UPDATED note to readers: Because of the press of other Court news Tuesday, this post was not updated. The blog will post on Wednesday a fuller discussion of the orders, including more on the greenhouse gas case.
The Supreme Court agreed on Tuesday to review the federal government’s power to regulate so-called “greenhouse gases” from fixed sources in an effort to head off global warming. The Justices accepted six petitions for review, but said it would consider only a single question for all of them.
The granted issue is: “Whether EPA permissibly determined that its regulation of greenhouse gas emissions from new motor vehicles triggered permitting requirements under the Clean Air Act for stationary sources that emit greenhouse gases.” The petitions were consolidated for one hour of oral argument. The Court denied review of three other petitions challenging EPA on greenhouse gas rules.

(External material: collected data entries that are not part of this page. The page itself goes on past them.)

$ cat src/rtl/ctrl_pkg.sv
// Shared definitions for the sequencing instruction controller: opcodes,
// FSM states, state_signal encodings and instruction field offsets.
package ctrl_pkg;

    localparam logic [4:0] OP_NOP       = 5'b00000;
    localparam logic [4:0] OP_COMPUTE_W = 5'b00001;
    localparam logic [4:0] OP_COMPUTE_I = 5'b00010;
    localparam logic [4:0] OP_DRAIN     = 5'b00011;
    localparam logic [4:0] OP_LOAD_INP  = 5'b00100;
    localparam logic [4:0] OP_LOAD_WT   = 5'b00101;
    localparam logic [4:0] OP_SEND      = 5'b00110;
    localparam logic [4:0] OP_ACC_RST   = 5'b00111;

    localparam logic [1:0] SS_IDLE = 2'b00;
    localparam logic [1:0] SS_MOVE = 2'b01;
    localparam logic [1:0] SS_COMP = 2'b10;

    typedef enum logic [1:0] {
        ST_IDLE    = 2'd0,
        ST_COMPUTE = 2'd1,
        ST_DRAIN   = 2'd2,
        ST_SEND    = 2'd3
    } state_e;

    // Fields are packed LSB-first: opcode, addr, data, count.
    localparam int OPC_LSB = 0;

    function automatic int addr_lsb(input int opc_w);
        return opc_w;
    endfunction

    function automatic int data_lsb(input int opc_w, input int addr_w);
        return opc_w + addr_w;
    endfunction

    function automatic int cnt_lsb(input int opc_w, input int addr_w, input int data_w);
        return opc_w + addr_w + data_w;
    endfunction

endpackage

The Court also granted review of a second case: on the legality under federal law of the owner of a gun selling it to someone else, if the new owner can have a gun legally. That case is Abramski v. United States (12-1493). However, the Court followed its recent pattern of refusing to hear constitutional challenges to gun control laws under the Second Amendment, turning aside a Maryland case seeking to expand the personal right to have a gun beyond the home (Woollard v. Gallagher, 13-42).

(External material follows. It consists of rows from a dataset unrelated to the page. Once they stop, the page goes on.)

`config.mk`:
```
export PLATFORM = sky130hd
export DESIGN_NAME = burst_rr_arbiter_flat
export DESIGN_NICKNAME = d
export VERILOG_FILES = /design/src/rtl/burst_rr_arbiter_if.sv /design/src/rtl/burst_rr_arbiter.sv /design/src/flat_wrapper.sv
export SDC_FILE = /design/constraint.sdc
export NUM_CORES = 1
export LEC_CHECK = 0
export CELL_PAD_IN_SITES_DETAIL_PLACEMENT = 1
export CELL_PAD_IN_SITES_GLOBAL_PLACEMENT = 1
export CORE_AREA = 2 2 39 41
export CTS_CLUSTER_SIZE = 20
export DETAILED_ROUTE_END_ITERATION = 10
export DIE_AREA = 0 0 41 43
export DONT_BUFFER_PORTS = 1
export PLACE_DENSITY_LB_ADDON = 0.1
export SLEW_MARGIN = 0
export SYNTH_ARGS = -nofsm -noshare
export SYNTH_HDL_FRONTEND = slang
export SYNTH_SLANG_ARGS = --single-unit
```
`constraint.sdc`:
```
create_clock -name clk -period 3 [get_ports clk]
set_clock_uncertainty 0.15 [all_clocks]
set_input_delay 0.3 -clock clk [delete_from_list [all_inputs] [get_ports clk]]
set_output_delay 0.3 -clock clk [all_outputs]
set_load 0.02 [all_outputs]
```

The Court also turned aside, again, California’s effort to get free from lower court orders requiring the state to release nearly 10,000 inmates from prisons to relieve overcrowding and threats to the health of the prisoners. The Court dismissed a new appeal by state officials, saying it lacked jurisdiction to hear it. (Brown v. Plata, 13-198).

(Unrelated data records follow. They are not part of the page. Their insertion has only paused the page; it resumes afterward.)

[config.mk]
export PLATFORM = sky130hd
export DESIGN_NAME = vga_timing
export DESIGN_NICKNAME = d
export VERILOG_FILES = /design/src/rtl/vga_timing.sv
export SDC_FILE = /design/constraint.sdc
export NUM_CORES = 1
export LEC_CHECK = 0
export BUFFER_PORTS_ARGS = -buffer_cell sky130_fd_sc_hd__buf_2
export CORE_AREA = 8 8 64 66
export DETAILED_ROUTE_END_ITERATION = 8
export DIE_AREA = 0 0 72 74
export GPL_TIMING_DRIVEN = 0
export HOLD_SLACK_MARGIN = 0.08
export PLACE_DENSITY = 0.74
export SLEW_MARGIN = 20
export SYNTH_ARGS = -nofsm -noshare
export SYNTH_HDL_FRONTEND = slang
export SYNTH_SLANG_ARGS = --single-unit
[constraint.sdc]
create_clock -name clk -period 1.83 [get_ports clk]
set_clock_uncertainty 0.1 [all_clocks]
set_input_delay 0.183 -clock clk [delete_from_list [all_inputs] [get_ports clk]]
set_output_delay 0.183 -clock clk [all_outputs]
set_load 0.005 [all_outputs]
[src/rtl/vga_timing.sv]
// VGA raster timing generator: pixel-rate divider, horizontal/vertical
// counters, and a one-pixel-delayed sync/colour pipeline so that hsync,
// vsync and blanked rgb leave the block mutually aligned with the renderer's
// one-clock registered colour.
module vga_timing #(
  parameter int unsigned CLK_DIV  = 2,
  parameter int unsigned H_ACTIVE = 640,
  parameter int unsigned H_FP     = 16,
  parameter int unsigned H_SYNC   = 96,
  parameter int unsigned H_BP     = 48,
  parameter int unsigned V_ACTIVE = 480,
  parameter int unsigned V_FP     = 10,
  parameter int unsigned V_SYNC   = 2,
  parameter int unsigned V_BP     = 33
) (
  input  logic       clk,
  input  logic       rst_n,
  input  logic [2:0] rgb_in,
  output logic [9:0] xaddr,
  output logic [9:0] yaddr,
  output logic       pix_en,
  output logic       vga_hs,
  output logic       vga_vs,
  output logic [2:0] vga_rgb,
  output logic       frame_tick
);

  localparam int unsigned H_TOTAL = H_ACTIVE + H_FP + H_SYNC + H_BP;
  localparam int unsigned V_TOTAL = V_ACTIVE + V_FP + V_SYNC + V_BP;
  localparam int unsigned DIV_W   = $clog2(CLK_DIV);

  localparam logic [DIV_W-1:0] DIV_LAST = DIV_W'(CLK_DIV - 1);
  localparam logic [9:0] H_LAST   = 10'(H_TOTAL - 1);
  localparam logic [9:0] V_LAST   = 10'(V_TOTAL - 1);
  localparam logic [9:0] H_ACT    = 10'(H_ACTIVE);
  localparam logic [9:0] V_ACT    = 10'(V_ACTIVE);
  localparam logic [9:0] HS_START = 10'(H_ACTIVE + H_FP);
  localparam logic [9:0] HS_END   = 10'(H_ACTIVE + H_FP + H_SYNC);
  localparam logic [9:0] VS_START = 10'(V_ACTIVE + V_FP);
  localparam logic [9:0] VS_END   = 10'(V_ACTIVE + V_FP + V_SYNC);

  logic [DIV_W-1:0] div;
  logic [DIV_W-1:0] div_next;
  logic             pix_next;
  logic             x_end;
  logic             y_end;
  logic             active;
  logic             hs_zone;
  logic             vs_zone;

  // Divider successor and decodes of the pixel currently being displayed
  always_comb begin
    div_next = (div == DIV_LAST) ? '0 : div + 1'b1;
    pix_next = (div_next == DIV_LAST);
    x_end    = (xaddr == H_LAST);
    y_end    = (yaddr == V_LAST);
    active   = (xaddr < H_ACT) && (yaddr < V_ACT);
    hs_zone  = (xaddr >= HS_START) && (xaddr < HS_END);
    vs_zone  = (yaddr >= VS_START) && (yaddr < VS_END);
  end

  // Divider, raster counters and the one-pixel-delayed output pipeline
  always_ff @(posedge clk or negedge rst_n) begin
    if (!rst_n) begin
      div        <= '0;
      pix_en     <= 1'b0;
      frame_tick <= 1'b0;
      xaddr      <= '0;
      yaddr      <= '0;
      vga_hs     <= 1'b1;
      vga_vs     <= 1'b1;
      vga_rgb    <= '0;
    end else begin
      div    <= div_next;
      // pix_en and frame_tick are registered from div_next so they are high
      // exactly while div==CLK_DIV-1; counters are frozen in that cycle, so
      // frame_tick sees the same (last,last) position the wrap will consume.
      pix_en     <= pix_next;
      frame_tick <= pix_next && x_end && y_end;
      if (pix_en) begin
        if (x_end) begin
          xaddr <= '0;
          yaddr <= y_end ? '0 : yaddr + 1'b1;
        end else begin
          xaddr <= xaddr + 1'b1;
        end
        vga_rgb <= active ? rgb_in : '0;
        vga_hs  <= !hs_zone;
        vga_vs  <= !vs_zone;
      end
    end
  end

endmodule

==> results.yml, run 1 <==
timing:
  worst_slew_pin_slew_ns: 0.584
  slew_headroom_pct: 61.0
  post-route-min-period_ns: 1.76
  hold_violations: 0
  layout_setup_ws_ns: 0.0696
  hold_slack_ns: 0.297
  fin_crit_sh_pct: 96.2
  fmax_ghz: 0.568
  setup_viol: 0
  timing.final.max_slew_violations: 0
global_routing:
  grt_first_pass_wirelength_mm: 5.24
  grt_max_degree: 28
  grt_busiest_layer: "met2"
  met2_usage_pct: 20.7
  grt_usage_pct: 12.3
  use_met1_pct: 14.7
  met3_usage_pct: 3.50
  grt_pass1_vias: 1151
  grt-ovfl-total: 0
  antenna_found_initial: 0
detailed_routing:
  antenna_left: 0
  drt-initial-drc-count: 59
  drt-vias-per-instance: 5.26
  post_drt_wl_per_cell_um: 14.2
  dr_total_vias: 1183
  dr.pass1.iters: 4
  drc_errors: 0
  totalWireLength_mm: 3.19
setup_path:
  critPathMaxFanout: 7
  reg2reg_slack_ns: 0.07
  setup.worst_path.start: "xaddr[1]"
  critPathRequiredTime_ns: 1.98
  reg2regPathDepth: 5
  critical_path_class: "reg2reg"
  crit_arrival_ns: 1.91
  timing.rr.end: "yaddr[3]"
  crit_path_top_delay_cell: "or4_1"
  cp-end-kind: "register"
  max_stage_delay_ns: 0.50
  crit_family: "simple AND/OR/NAND/NOR gates"
  critPathLaunchType: "register"
  path_buf_inv: 0
  rr_startpoint: "xaddr[1]"
  crit_chain: "ha_2 > and4bb_4 > nand4_4 > or4_1 > o21ai_1"
floorplanning:
  rows: 21
  coreArea_sq_um: 3180
  io_pins: 32
  die_y_um: 74
  fp.dieArea_sq_um: 5330
  die_w_um: 72
  initial_utilization_pct: 43.8
synth:
  ys_ff_latch: 27
  synth_cell_types: 40
  synth_warnings: 0
  ys.flop_type: "dfrtp_1"
  synth_top_area_share_pct: 45.0
  synth_area_sq_um: 1390
  syn_inst: 134
  yosysTopAreaCell: "dfrtp_1"
  synthTopCellsByArea: "dfrtp_1 (45%), o21ai_0 (4.3%), dfstp_2 (3.8%)"
  async_reset_ff_share_pct: 100
  postSynthAreaPerCell_sq_um: 10.4
  seq_area_frac_synth_pct: 48.7
  yosysMostFrequentCell: "dfrtp_1"
  synth_edf_count: 0
  synth_commonest_cells: "dfrtp_1 (25), o21ai_0 (12), inv_1 (8), nand2_1 (8), nand4_1 (8)"
  synth_fp_nets: 143
cells_and_area:
  layout.nets: 189
  syn_to_final_growth_pct: 25.7
  antennaDiodeCount: 0
  final_core_util_pct: 55.0
  layout-drive-gt1-share_pct: 35.8
power_and_ir_drop:
  pwr-share-seq_pct: 68.7
  power_density_nw_per_um2: 501
  clockPowerShare_pct: 28.0
  pwr-share-comb_pct: 3.3
  ir_drop_mv: 0.239
  p_int_mw: 0.695
  switching_share_pct: 20.7
  power_switching_mw: 0.181
  finalPower_mw: 0.876
  cellLeakagePower_nw: 0.843
clocking:
  h-tree-depth: 1
  clockBufferDepth: 2
  clock_latency_ns: 0.31
  clkTransAtPathRegs_ns: 0.14
  cts_tree: "built"
  cts_buffers: 3
  clockRootBuffer: "clkbuf_4"
  cts.sinks: 27
flow_run:
  cap_violations: 0
place:
  dp_hpwl_mm: 2.34
  dpl_worst_slack_ns: -0.111
  io_buffers: 31
  gp_congestion: 0.861
hold_path:
  hp-class: "in2async"
status:
  status: "complete, no violations"
[power groups by stage]
| stage | clock network, mW | registers, mW | logic (mW) |
|---|---|---|---|
| global placement | 0 | 0.613 | 0.0227 |
| floorplan | 0 | 0.614 | 0.00286 |
| detailed placement | 0 | 0.613 | 0.0235 |
| global route | 0.278 | 0.603 | 0.0332 |
| CTS | 0.261 | 0.602 | 0.0299 |
| finish | 0.245 | 0.602 | 0.0286 |
[how the worst max path moves through the flow]
stage	slack, ns	cells after the start	end
floorplan	0.07	6	yaddr[3]
global placement	-0.07	6	yaddr[0]
detailed placement	-0.11	6	yaddr[0]
CTS	0.002	6	yaddr[3]
global route	-0.009	5	yaddr[3]
finish	0.07	5	yaddr[3]
[placed cells by master, fill, tap and decap left out, types with 2 or more instances in the layout]
master         instances
buf_4                  6
clkbuf_4               4
inv_1                  8
xnor2_1                6
nand3_1                5
a22o_1                 4
nor3_1                 5
a31oi_1                4
xor2_1                 2
dfstp_2                2
o21ai_0               11
o21ai_1                2
nand4_1                8
nor4_1                 2
dfrtp_2                4
ha_1                   2
buf_2                 31
nand2_1                8
nor2_1                 7
a21oi_1                3
dfrtp_1               21
and3_1                 3
buf_6                  2
dlygate4sd3_1          4
ha_2                   2
[per-stage QoR]
stage	TNS [ns]	cell area, sq um	std cells
CTS	0	1710	222
floorplan	0	1390	134
global route	-0.00937	1750	225
detailed placement	-0.334	1600	211
global placement	-0.154	1600	211
finish	0	1750	225
[worst reg2reg max path: cells and delay by family (launching register included)]
family	cells	cell delay, ns
AND/OR/NAND/NOR	3	0.93
flip-flops	1	0.38
adder cells (fa/ha/maj)	1	0.20
AO/OA/AOI/OAI	1	0.09
[final cells by class]
class,instances,area (sq um)
fill,287,1430
clock inverter,1,5.00
sequential,27,683
clock buffer,3,22.5
timing repair buffer,41,240
tap,46,57.6
multi-input combinational,95,677
buffer,4,33.8
inverter,8,30.0
[routing by layer]
metal	wire (um)	part of all wire [%]
met1	1440	45
met2	1550	49
met3	180	5.6
met4	24	0.75
met5	0	0
[cell families (layout without fill, tap and decap cells)]
group / after synthesis / count (layout) / share of synthesized area (%)
fa+ha+maj: 4 / 4 / 3.60
simple gates: 54 / 54 / 24.6
xor+xnor: 8 / 8 / 5.04
flops: 27 / 27 / 48.7
buf+inv: 12 / 57 / 4.41
compound gates: 27 / 27 / 12.0
mux: 2 / 2 / 1.53
[repair_timing]
item / 4_1_cts / 5_1_grt
endpoints found under the hold margin: 28 / 0
pin swaps: 0 / 2
hold buffers: 4 / 0
endpoints found under the setup margin: 5 / 5
resized for setup: 4 / 8
setup buffers: 3 / 3
[registers in the layout (all words and copies together) (netlist names)]
name        count
div             1
frame_tick      1
vga_hs          1
vga_rgb         3
vga_vs          1
xaddr          10
yaddr          10
Note: power is estimated with default switching activity, not from simulation.
==> inputs of run 2 (changes only) <==
Settings changed: CELL_PAD_IN_SITES_DETAIL_PLACEMENT set to 1, CELL_PAD_IN_SITES_GLOBAL_PLACEMENT set to 1, CORE_AREA 8 8 64 66 to 8 8 72 74, DIE_AREA 0 0 72 74 to 0 0 80 82.
==> run 2 against run 1 <==
Critical path depth down 1. Critical path type unchanged. Highest routed layer unchanged. Setup slack better by 0.0094 ns. Sequential share of layout area decreased by 0.85 points. Largest power group unchanged.
==> results.yml, run 2 (synthesis results as in run 1) <==
status:
  status: "complete, no violations"
setup_path:
  crit_arrival_ns: 1.85
  critPathLaunchType: "register"
  critPathRequiredTime_ns: 1.93
  cp-end-kind: "register"
  critical_path_class: "reg2reg"
  critPathMaxFanout: 7
timing:
  rsz0062_at_grt: "no"
  timing.final.max_slew_violations: 0
  fin_crit_sh_pct: 95.7
  hold_slack_ns: 0.349
  fmax_ghz: 0.571
  setup_viol: 0
  post-route-min-period_ns: 1.75
  slew_headroom_pct: 59.8
  final.setup.tns_ns: 0
  worst_slew_pin_slew_ns: 0.603
  hold_violations: 0
cells_and_area:
  layout-drive-gt1-share_pct: 35.2
  multi_input_area_sq_um: 682
  layout_common_cells: "buf_2 (31), dfrtp_1 (23), o21ai_0 (12)"
  top_regs: "xaddr (10), yaddr (10), vga_rgb (3)"
  syn_to_final_growth_pct: 28.1
  finalInstanceArea_sq_um: 1780
  fillCellCount: 495
  layout.nets: 189
  antennaDiodeCount: 0
  seqCellArea_sq_um: 681
  final_common_cell: "buf_2"
clocking:
  clock_latency_ns: 0.27
  cts.sinks: 27
  clockRootBuffer: "clkbuf_8"
  cts_buffers: 3
  clockBufferDepth: 2
  h-tree-depth: 1
  clkTransAtPathRegs_ns: 0.09
  cts_tree: "built"
power_and_ir_drop:
  pwr-share-seq_pct: 62.0
  pwr-share-comb_pct: 3.0
  power_density_nw_per_um2: 545
  power_switching_mw: 0.205
  p_int_mw: 0.765
  ir_drop_mv: 0.216
  cellLeakagePower_nw: 0.860
  switching_share_pct: 21.2
  clockPowerShare_pct: 35.0
detailed_routing:
  post_drt_wl_per_cell_um: 16.0
  met3WireLength_um: 157
  met2_length_mm: 1.95
  top_layer: "met4"
  dr.pass1.iters: 3
  wl_met1_mm: 1.54
  drc_errors: 0
  drt-initial-drc-count: 40
  dr_total_vias: 1204
  totalWireLength_mm: 3.69
  drt-vias-per-instance: 5.21
  antenna_left: 0
hold_path:
  hp-class: "in2async"
floorplanning:
  fp.dieArea_sq_um: 6560
  die_w_um: 80
  die_y_um: 82
  initial_utilization_pct: 33.6
  rows: 24
  io_pins: 32
  coreArea_sq_um: 4140
global_routing:
  grt-ovfl-total: 0
  grt_max_degree: 28
  antenna_found_initial: 0
  grt_usage_pct: 11.6
  grt_pass1_vias: 1292
  grt_first_pass_wirelength_mm: 6.08
place:
  dp_hpwl_mm: 2.80
  gp_congestion: 0.779
  place_area_sq_um: 1610
  io_buffers: 31
flow_run:
  cap_violations: 0
run 2: stage by stage:
stage                     worst slack, ns  power [mW]  instances  util (%)
after floorplan                    0.0735       0.616        134         -
after global placement            -0.0974       0.636        217      38.9
after detailed placement           -0.188       0.637        217      38.9
after CTS                         0.00684       0.985        229      42.1
after global routing            0.0000948        1.01        231      43.0
final                              0.0791       0.970        231      43.0
run 2: worst max-delay path: stages, from the launching register on:
cell	delay, ns
dfrtp_2	0.46
and4bb_4	0.39
nand4_4	0.15
or4_1	0.49
o21ai_1	0.09
run 2: final timing paths:
| check | slack (ns) | from | endpoint | cells after the start |
|---|---|---|---|---|
| setup reg to reg | 0.08 | xaddr[5] | yaddr[3] | 4 |
| min in group clk | 0.40 | vga_hs | vga_hs | 2 |
| setup / recovery | 0.08 | xaddr[5] | yaddr[3] | 4 |
| max in group asynchronous | 0.86 | rst_n | xaddr[5] | 2 |
| hold / removal | 0.35 | rst_n | xaddr[6] | 2 |
| hold reg to reg | 0.40 | vga_hs | vga_hs | 2 |
run 2: power groups by stage:
| stage | registers [mW] | clock network (mW) | logic (mW) |
|---|---|---|---|
| 6_report | 0.601 | 0.340 | 0.0293 |
| 5_1_grt | 0.602 | 0.379 | 0.0336 |
| 4_1_cts | 0.602 | 0.352 | 0.0311 |
| 3_5_place_dp | 0.613 | 0 | 0.0243 |
| 3_3_place_gp | 0.613 | 0 | 0.0229 |
| 2_1_floorplan | 0.614 | 0 | 0.00286 |
run 2: final cells by class:
cell class              instances  area share, %
multi-input cells              95           38.3
repair buffers                 41           13.5
well taps                      52           3.65
clock buffers                   3           2.32
plain buffers                   4           2.11
flip-flops and latches         27           38.2
inverters                       8           1.69
clock inverters                 1          0.281
run 2: layer usage:
layer | up-vias | track usage [%]
met1 | 601 | 13.7
met5 | - | 0
li1 | 578 | -
met3 | 4 | 2.41
met4 | 0 | 3.82
met2 | 21 | 20.5
run 2: repair_timing:
action                                  in CTS  in global routing
pin swaps                                    1                  1
endpoints found under the hold margin       28                  0
resized for setup                            3                 10
buffers inserted                             4                  2
endpoints found under the setup margin       5                  7
hold buffers                                 4                  0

The challengers to the Environmental Protection Agency on its greenhouse gas regulations had raised a variety of issues, including the basic question of whether EPA had justified its finding that such emissions are a hazard to public health. The one question on which the Court will rule involved a decision by EPA that, after deciding to limit emissions from cars and trucks, it had the power to then move on to impose permit requirements on stationary sources like power plants that emit such gases.
Although the Court was willing to step into that controversy, it chose on Tuesday not to get involved in another environmental dispute. It turned aside, without comment, three petitions — including one by the EPA — on that agency’s authority to decide that it need not issue a permit for transfers of water from one waterway to another. The three petitions were in 13-6, 13-10 (the EPA petition), and 13-23.